### Data section
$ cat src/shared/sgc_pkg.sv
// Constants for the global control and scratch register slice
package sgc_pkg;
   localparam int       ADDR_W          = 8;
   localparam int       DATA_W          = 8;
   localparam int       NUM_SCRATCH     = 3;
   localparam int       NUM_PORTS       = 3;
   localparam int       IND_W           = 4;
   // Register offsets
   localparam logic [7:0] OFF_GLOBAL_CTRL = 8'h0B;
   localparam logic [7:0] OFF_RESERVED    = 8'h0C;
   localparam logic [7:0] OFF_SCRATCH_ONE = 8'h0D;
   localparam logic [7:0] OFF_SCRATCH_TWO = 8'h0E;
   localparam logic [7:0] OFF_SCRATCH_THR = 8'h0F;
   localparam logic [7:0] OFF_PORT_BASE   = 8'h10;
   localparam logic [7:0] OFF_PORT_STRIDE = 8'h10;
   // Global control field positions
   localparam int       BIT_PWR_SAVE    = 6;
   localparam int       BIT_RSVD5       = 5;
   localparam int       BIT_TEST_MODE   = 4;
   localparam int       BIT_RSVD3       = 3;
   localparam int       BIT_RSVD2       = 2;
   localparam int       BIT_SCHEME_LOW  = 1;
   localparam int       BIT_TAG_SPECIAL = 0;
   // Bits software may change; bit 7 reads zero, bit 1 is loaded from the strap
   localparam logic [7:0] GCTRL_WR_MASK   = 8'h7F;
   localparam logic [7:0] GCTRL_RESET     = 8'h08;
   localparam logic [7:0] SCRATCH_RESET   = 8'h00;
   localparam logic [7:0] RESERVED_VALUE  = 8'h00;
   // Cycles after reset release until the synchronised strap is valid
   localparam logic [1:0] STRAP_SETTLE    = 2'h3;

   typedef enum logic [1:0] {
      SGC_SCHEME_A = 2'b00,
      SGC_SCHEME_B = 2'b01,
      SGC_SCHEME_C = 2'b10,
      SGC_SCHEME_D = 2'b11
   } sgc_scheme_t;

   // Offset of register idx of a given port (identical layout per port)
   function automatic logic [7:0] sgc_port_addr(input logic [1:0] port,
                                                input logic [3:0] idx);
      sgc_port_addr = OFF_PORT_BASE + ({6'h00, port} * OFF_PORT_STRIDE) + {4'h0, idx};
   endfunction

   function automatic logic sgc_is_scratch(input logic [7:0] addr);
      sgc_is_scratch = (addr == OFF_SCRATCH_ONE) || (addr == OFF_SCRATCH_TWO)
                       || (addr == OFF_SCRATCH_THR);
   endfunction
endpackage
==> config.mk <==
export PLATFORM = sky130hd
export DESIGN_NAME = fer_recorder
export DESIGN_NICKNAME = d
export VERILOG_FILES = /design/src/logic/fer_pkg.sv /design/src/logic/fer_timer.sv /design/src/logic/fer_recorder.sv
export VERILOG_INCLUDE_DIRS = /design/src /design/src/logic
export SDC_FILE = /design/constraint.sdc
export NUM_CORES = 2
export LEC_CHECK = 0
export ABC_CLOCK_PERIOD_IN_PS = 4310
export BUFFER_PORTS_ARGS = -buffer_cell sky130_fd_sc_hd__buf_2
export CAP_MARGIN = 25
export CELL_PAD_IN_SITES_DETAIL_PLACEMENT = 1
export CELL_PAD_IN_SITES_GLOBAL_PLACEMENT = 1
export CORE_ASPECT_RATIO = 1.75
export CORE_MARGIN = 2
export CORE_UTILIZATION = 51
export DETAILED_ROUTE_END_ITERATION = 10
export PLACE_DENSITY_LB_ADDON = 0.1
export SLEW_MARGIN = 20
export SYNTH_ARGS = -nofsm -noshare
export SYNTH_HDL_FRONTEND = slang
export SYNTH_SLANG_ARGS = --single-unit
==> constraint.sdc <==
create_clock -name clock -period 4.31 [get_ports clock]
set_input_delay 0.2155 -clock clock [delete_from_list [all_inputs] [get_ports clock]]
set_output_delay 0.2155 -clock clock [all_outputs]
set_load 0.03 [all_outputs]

---

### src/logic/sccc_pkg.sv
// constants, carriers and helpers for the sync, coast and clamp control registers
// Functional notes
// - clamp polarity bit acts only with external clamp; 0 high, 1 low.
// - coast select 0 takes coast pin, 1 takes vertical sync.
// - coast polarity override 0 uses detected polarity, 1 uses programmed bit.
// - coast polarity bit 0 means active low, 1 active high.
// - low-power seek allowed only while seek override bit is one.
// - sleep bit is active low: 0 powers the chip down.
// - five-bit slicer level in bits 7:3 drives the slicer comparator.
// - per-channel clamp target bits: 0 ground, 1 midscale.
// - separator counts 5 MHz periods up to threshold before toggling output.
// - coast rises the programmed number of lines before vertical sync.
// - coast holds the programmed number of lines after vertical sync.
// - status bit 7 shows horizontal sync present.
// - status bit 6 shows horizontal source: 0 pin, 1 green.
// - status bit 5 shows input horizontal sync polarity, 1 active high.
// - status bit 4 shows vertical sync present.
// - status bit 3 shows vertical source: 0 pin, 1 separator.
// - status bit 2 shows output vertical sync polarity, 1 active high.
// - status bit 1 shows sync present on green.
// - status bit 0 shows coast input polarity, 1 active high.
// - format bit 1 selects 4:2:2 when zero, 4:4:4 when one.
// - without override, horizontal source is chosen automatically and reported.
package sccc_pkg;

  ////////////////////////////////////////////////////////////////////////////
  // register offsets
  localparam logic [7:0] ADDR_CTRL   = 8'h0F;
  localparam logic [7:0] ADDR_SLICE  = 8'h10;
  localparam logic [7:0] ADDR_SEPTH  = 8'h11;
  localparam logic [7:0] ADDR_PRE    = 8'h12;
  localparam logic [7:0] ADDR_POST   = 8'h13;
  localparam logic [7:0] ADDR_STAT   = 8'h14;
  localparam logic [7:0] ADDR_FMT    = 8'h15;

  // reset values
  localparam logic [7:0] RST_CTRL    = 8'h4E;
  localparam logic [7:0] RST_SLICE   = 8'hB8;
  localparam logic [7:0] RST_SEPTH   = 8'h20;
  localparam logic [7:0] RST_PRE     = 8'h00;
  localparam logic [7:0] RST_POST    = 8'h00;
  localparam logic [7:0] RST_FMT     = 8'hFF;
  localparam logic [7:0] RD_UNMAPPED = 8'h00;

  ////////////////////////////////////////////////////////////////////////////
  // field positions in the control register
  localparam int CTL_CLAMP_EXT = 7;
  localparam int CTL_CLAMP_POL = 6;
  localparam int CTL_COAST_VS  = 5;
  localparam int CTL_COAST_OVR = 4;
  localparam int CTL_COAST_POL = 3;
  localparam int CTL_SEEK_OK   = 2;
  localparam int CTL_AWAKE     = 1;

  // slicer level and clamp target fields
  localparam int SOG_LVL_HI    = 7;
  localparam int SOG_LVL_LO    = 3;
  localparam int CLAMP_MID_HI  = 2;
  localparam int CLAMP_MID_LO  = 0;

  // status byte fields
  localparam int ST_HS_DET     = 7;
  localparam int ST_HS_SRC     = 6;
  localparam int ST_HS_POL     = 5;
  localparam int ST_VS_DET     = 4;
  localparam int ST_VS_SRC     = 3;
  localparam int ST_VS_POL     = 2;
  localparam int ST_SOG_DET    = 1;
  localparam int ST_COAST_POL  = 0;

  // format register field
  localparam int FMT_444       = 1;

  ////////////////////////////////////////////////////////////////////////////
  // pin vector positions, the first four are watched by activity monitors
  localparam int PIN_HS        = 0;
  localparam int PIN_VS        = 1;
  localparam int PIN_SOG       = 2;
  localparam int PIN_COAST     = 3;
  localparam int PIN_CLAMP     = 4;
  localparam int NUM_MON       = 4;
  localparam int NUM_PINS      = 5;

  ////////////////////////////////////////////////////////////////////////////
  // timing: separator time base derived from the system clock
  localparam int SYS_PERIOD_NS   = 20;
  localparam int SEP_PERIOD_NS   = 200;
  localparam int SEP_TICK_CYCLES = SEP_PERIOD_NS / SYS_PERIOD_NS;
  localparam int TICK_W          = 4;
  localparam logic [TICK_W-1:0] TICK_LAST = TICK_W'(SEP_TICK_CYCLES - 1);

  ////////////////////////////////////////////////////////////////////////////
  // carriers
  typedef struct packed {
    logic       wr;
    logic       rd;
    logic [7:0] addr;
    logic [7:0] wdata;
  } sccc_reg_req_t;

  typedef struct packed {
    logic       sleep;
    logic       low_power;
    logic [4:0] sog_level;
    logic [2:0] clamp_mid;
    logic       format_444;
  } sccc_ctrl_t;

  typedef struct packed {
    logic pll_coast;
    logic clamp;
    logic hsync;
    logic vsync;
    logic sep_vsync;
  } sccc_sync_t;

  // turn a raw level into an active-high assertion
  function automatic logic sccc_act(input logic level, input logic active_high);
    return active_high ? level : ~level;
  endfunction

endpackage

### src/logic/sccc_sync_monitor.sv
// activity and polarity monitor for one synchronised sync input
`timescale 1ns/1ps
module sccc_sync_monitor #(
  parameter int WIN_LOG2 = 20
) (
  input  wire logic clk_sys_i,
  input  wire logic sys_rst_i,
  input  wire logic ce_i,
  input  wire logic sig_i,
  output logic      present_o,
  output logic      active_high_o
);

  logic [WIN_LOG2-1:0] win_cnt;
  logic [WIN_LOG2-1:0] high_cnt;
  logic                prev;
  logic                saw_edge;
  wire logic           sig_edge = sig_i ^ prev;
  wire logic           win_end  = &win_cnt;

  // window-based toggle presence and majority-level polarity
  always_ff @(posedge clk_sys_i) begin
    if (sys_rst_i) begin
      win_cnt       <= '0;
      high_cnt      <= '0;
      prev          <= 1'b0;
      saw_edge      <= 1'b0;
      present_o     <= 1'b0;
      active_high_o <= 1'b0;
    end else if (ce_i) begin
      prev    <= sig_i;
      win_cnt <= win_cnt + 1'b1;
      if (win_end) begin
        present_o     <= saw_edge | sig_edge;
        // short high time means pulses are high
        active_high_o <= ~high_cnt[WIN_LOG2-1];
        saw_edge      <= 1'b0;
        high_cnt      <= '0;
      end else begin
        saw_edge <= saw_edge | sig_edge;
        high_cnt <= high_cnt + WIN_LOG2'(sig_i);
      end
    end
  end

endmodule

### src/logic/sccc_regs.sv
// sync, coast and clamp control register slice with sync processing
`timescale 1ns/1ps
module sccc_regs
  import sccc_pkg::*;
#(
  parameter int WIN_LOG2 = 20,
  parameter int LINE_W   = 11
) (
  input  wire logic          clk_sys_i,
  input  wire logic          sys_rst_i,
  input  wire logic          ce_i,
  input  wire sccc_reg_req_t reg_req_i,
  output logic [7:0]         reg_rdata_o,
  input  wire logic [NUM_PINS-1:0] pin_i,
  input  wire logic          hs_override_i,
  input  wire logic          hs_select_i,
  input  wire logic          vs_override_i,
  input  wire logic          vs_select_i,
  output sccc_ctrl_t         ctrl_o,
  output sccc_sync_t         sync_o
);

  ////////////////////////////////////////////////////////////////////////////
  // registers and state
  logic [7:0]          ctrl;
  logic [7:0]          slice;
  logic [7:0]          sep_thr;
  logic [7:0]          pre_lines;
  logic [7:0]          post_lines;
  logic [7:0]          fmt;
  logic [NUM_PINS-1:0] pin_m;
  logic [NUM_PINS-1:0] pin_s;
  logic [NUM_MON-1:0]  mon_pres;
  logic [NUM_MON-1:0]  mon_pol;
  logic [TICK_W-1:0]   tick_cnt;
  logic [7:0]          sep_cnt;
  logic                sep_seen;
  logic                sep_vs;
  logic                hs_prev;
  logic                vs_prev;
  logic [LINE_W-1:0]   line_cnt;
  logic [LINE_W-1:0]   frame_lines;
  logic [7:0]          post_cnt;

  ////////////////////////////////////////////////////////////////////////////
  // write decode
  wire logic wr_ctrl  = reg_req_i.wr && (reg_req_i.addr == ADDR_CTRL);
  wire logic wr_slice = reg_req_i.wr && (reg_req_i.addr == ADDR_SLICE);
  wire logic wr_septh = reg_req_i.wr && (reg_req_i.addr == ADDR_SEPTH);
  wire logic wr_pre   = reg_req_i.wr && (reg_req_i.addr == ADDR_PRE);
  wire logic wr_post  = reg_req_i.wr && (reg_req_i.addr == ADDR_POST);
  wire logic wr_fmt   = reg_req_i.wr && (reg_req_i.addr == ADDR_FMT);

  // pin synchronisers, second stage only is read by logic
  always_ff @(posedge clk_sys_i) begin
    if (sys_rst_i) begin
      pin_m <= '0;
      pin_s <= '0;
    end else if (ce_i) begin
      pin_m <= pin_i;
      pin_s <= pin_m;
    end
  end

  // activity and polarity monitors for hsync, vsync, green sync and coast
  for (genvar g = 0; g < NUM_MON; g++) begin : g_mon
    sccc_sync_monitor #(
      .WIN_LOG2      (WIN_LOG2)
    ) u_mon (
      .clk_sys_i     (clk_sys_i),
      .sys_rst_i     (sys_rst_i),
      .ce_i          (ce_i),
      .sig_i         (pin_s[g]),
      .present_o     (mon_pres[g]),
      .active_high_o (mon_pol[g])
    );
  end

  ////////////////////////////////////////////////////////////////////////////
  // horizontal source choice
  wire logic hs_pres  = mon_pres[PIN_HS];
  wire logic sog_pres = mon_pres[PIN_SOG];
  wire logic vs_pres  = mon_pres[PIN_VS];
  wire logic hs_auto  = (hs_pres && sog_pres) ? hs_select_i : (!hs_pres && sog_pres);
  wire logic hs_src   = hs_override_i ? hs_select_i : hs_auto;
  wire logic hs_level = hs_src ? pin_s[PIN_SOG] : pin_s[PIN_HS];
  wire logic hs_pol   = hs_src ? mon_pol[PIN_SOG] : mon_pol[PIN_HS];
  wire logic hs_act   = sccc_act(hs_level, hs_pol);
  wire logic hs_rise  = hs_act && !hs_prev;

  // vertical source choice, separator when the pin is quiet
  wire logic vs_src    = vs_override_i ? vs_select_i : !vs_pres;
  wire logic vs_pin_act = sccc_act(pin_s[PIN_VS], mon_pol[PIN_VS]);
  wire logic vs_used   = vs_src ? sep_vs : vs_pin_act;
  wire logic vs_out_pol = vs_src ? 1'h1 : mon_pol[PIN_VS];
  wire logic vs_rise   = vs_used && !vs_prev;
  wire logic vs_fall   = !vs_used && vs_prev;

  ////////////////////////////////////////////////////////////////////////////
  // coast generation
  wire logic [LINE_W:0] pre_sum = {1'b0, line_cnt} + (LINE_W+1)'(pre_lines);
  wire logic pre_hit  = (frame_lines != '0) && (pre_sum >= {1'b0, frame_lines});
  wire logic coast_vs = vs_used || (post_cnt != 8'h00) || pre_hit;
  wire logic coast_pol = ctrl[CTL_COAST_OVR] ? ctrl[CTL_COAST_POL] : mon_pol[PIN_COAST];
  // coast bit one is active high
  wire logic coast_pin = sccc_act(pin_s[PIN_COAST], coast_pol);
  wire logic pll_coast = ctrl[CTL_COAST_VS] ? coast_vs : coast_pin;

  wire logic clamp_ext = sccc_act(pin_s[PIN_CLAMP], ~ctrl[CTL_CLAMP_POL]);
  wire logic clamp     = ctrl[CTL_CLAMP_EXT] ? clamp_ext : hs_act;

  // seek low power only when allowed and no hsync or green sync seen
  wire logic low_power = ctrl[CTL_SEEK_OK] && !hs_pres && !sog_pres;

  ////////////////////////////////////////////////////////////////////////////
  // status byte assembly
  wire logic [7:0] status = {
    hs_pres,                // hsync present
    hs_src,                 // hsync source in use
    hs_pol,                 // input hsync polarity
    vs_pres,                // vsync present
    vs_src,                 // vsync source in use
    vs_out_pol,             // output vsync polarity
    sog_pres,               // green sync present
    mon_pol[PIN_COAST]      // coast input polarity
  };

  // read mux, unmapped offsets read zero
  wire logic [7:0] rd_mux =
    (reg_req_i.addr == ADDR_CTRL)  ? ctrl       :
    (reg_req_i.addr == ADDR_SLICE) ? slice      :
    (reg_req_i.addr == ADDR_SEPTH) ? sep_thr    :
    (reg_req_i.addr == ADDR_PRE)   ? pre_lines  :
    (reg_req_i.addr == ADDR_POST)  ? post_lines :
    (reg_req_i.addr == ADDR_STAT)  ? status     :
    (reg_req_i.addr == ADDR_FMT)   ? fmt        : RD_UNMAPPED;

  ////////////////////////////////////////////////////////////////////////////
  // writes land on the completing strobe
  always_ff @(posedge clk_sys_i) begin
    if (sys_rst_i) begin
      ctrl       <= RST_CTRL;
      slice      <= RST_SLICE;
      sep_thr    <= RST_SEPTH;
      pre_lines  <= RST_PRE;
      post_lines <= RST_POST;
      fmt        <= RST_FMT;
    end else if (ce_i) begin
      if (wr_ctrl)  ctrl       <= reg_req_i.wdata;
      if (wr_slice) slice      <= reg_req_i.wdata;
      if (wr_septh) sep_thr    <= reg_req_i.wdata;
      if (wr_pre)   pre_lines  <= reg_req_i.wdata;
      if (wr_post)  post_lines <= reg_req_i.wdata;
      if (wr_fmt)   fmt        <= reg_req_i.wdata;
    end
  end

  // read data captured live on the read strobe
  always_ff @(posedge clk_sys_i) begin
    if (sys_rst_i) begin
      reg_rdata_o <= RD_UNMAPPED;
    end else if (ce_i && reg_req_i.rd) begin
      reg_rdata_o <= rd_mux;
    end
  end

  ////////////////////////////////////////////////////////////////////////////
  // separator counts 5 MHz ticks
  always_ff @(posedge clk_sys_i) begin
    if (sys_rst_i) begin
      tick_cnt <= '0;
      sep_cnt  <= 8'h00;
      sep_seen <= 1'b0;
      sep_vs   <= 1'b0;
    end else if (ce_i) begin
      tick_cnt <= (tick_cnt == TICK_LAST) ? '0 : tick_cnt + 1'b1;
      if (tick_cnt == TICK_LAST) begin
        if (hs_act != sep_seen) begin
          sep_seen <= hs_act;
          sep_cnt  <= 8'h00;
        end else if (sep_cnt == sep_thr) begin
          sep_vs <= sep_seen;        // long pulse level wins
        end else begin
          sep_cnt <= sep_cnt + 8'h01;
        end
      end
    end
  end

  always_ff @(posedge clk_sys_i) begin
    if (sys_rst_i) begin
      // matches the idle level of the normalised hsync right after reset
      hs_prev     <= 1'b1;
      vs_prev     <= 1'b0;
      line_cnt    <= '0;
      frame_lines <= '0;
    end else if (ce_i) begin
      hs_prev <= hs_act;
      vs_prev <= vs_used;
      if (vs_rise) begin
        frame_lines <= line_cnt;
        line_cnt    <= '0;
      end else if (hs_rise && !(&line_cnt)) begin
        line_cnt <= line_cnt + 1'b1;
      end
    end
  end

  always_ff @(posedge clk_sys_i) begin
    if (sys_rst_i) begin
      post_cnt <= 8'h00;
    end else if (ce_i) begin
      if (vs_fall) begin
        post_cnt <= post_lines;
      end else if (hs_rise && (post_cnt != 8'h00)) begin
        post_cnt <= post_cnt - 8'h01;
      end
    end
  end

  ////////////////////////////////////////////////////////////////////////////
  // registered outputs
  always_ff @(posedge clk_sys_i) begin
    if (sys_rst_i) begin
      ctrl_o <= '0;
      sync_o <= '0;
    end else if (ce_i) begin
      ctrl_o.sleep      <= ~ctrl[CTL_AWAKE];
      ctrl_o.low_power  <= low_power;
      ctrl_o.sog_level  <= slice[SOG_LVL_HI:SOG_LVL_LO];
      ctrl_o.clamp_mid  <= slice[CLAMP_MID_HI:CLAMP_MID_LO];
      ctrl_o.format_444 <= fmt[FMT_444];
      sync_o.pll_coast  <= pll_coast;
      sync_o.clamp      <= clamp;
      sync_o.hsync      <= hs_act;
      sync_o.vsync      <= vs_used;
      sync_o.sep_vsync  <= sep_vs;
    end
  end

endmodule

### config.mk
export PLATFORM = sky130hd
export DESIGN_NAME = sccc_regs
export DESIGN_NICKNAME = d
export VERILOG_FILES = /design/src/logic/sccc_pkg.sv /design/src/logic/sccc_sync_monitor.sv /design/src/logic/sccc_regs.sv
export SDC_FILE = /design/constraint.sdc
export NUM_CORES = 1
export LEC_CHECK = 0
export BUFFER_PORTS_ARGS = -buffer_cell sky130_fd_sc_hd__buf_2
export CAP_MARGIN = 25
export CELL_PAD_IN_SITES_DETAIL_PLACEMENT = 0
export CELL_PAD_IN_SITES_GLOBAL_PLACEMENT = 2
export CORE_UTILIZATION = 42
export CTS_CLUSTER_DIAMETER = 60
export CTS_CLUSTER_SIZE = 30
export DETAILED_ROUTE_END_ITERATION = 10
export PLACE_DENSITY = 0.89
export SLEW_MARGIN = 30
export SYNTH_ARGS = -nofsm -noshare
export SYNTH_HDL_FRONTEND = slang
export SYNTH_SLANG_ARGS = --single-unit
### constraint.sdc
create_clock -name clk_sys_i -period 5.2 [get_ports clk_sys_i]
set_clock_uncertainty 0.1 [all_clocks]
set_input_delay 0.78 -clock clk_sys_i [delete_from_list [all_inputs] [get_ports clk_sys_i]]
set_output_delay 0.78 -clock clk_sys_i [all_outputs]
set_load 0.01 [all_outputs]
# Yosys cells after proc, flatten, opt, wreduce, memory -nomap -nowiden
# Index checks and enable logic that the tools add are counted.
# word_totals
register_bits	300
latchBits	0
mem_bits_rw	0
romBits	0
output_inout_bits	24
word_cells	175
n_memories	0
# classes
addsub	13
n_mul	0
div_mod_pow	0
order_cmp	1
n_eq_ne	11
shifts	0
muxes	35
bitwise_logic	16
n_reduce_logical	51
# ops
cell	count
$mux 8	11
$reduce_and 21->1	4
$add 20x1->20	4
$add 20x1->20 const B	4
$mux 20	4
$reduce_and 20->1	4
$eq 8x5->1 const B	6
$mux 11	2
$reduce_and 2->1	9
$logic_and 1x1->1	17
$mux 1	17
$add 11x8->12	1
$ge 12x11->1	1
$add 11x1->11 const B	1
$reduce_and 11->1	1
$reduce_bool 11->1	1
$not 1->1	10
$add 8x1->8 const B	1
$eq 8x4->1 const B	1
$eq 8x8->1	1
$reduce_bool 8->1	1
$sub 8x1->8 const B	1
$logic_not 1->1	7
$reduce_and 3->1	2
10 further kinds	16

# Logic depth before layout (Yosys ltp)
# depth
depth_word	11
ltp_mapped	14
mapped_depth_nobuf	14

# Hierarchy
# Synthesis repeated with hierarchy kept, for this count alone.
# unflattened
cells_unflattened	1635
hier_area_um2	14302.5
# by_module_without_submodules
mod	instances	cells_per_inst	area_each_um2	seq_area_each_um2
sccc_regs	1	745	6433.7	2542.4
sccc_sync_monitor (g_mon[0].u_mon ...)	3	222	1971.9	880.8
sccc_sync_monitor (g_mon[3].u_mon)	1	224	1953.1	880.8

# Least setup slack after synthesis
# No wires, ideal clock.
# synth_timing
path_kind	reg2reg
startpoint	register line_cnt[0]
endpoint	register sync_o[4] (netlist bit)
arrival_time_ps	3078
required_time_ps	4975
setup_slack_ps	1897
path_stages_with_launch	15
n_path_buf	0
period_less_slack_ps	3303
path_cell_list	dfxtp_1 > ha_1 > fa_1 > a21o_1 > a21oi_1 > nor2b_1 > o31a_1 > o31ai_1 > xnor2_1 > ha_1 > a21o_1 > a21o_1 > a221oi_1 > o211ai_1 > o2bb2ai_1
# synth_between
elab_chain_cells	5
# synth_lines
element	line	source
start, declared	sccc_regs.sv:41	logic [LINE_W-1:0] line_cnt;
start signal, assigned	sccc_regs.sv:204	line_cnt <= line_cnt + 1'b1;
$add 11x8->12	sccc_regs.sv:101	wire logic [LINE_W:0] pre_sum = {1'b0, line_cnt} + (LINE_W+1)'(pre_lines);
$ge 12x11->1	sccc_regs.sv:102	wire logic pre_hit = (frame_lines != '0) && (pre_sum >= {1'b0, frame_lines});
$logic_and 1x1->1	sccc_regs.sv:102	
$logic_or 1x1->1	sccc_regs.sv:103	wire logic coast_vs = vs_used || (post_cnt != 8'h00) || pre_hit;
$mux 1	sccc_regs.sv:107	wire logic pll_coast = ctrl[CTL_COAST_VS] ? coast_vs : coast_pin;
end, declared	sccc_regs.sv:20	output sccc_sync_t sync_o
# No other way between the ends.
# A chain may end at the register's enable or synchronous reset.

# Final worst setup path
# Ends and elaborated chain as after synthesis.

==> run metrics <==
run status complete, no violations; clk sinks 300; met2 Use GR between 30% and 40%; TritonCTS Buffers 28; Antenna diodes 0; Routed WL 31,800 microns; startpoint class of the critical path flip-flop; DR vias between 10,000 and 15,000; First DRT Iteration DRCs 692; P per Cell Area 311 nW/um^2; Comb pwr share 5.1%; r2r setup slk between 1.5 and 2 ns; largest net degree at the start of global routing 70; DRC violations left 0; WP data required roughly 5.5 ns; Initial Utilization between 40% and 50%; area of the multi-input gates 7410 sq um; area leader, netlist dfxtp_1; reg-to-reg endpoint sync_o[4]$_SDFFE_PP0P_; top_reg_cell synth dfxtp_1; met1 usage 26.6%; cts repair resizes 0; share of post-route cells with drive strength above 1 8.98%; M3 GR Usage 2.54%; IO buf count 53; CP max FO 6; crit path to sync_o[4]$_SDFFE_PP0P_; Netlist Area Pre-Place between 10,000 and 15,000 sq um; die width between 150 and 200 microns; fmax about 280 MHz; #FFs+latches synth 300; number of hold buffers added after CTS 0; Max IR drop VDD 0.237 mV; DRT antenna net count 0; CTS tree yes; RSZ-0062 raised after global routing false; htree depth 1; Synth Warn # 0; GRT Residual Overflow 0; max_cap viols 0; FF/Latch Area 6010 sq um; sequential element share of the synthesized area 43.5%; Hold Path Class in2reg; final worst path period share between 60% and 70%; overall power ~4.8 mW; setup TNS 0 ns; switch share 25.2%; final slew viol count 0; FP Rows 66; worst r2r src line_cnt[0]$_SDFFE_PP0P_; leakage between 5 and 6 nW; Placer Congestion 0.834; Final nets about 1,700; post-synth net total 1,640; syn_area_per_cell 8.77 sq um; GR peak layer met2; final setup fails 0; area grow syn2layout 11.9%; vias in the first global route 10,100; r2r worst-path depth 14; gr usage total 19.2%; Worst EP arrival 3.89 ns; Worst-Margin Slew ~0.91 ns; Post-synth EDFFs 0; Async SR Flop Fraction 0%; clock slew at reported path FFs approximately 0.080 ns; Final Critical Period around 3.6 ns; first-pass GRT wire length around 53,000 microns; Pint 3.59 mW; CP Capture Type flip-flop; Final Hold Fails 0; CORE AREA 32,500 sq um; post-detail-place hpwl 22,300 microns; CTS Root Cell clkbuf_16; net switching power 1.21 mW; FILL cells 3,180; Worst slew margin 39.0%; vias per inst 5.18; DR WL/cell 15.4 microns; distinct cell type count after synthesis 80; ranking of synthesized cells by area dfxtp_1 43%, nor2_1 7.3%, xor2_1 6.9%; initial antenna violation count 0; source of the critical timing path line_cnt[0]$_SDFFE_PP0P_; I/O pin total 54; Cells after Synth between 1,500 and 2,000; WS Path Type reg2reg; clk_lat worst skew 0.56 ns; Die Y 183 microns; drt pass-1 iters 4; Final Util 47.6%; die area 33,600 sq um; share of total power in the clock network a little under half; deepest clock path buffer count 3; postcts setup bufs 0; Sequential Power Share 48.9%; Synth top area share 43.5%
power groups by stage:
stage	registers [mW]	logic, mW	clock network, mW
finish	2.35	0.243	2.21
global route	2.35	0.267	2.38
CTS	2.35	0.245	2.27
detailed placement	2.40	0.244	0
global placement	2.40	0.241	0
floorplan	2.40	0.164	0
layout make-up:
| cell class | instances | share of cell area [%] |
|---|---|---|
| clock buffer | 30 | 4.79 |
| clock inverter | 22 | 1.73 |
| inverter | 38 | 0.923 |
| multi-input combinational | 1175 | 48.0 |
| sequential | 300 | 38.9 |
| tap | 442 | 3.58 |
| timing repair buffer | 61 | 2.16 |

### Task brief
How many lines of the listing above carry the string "synchronised"? Report that number with no other text.

### Exercise response
2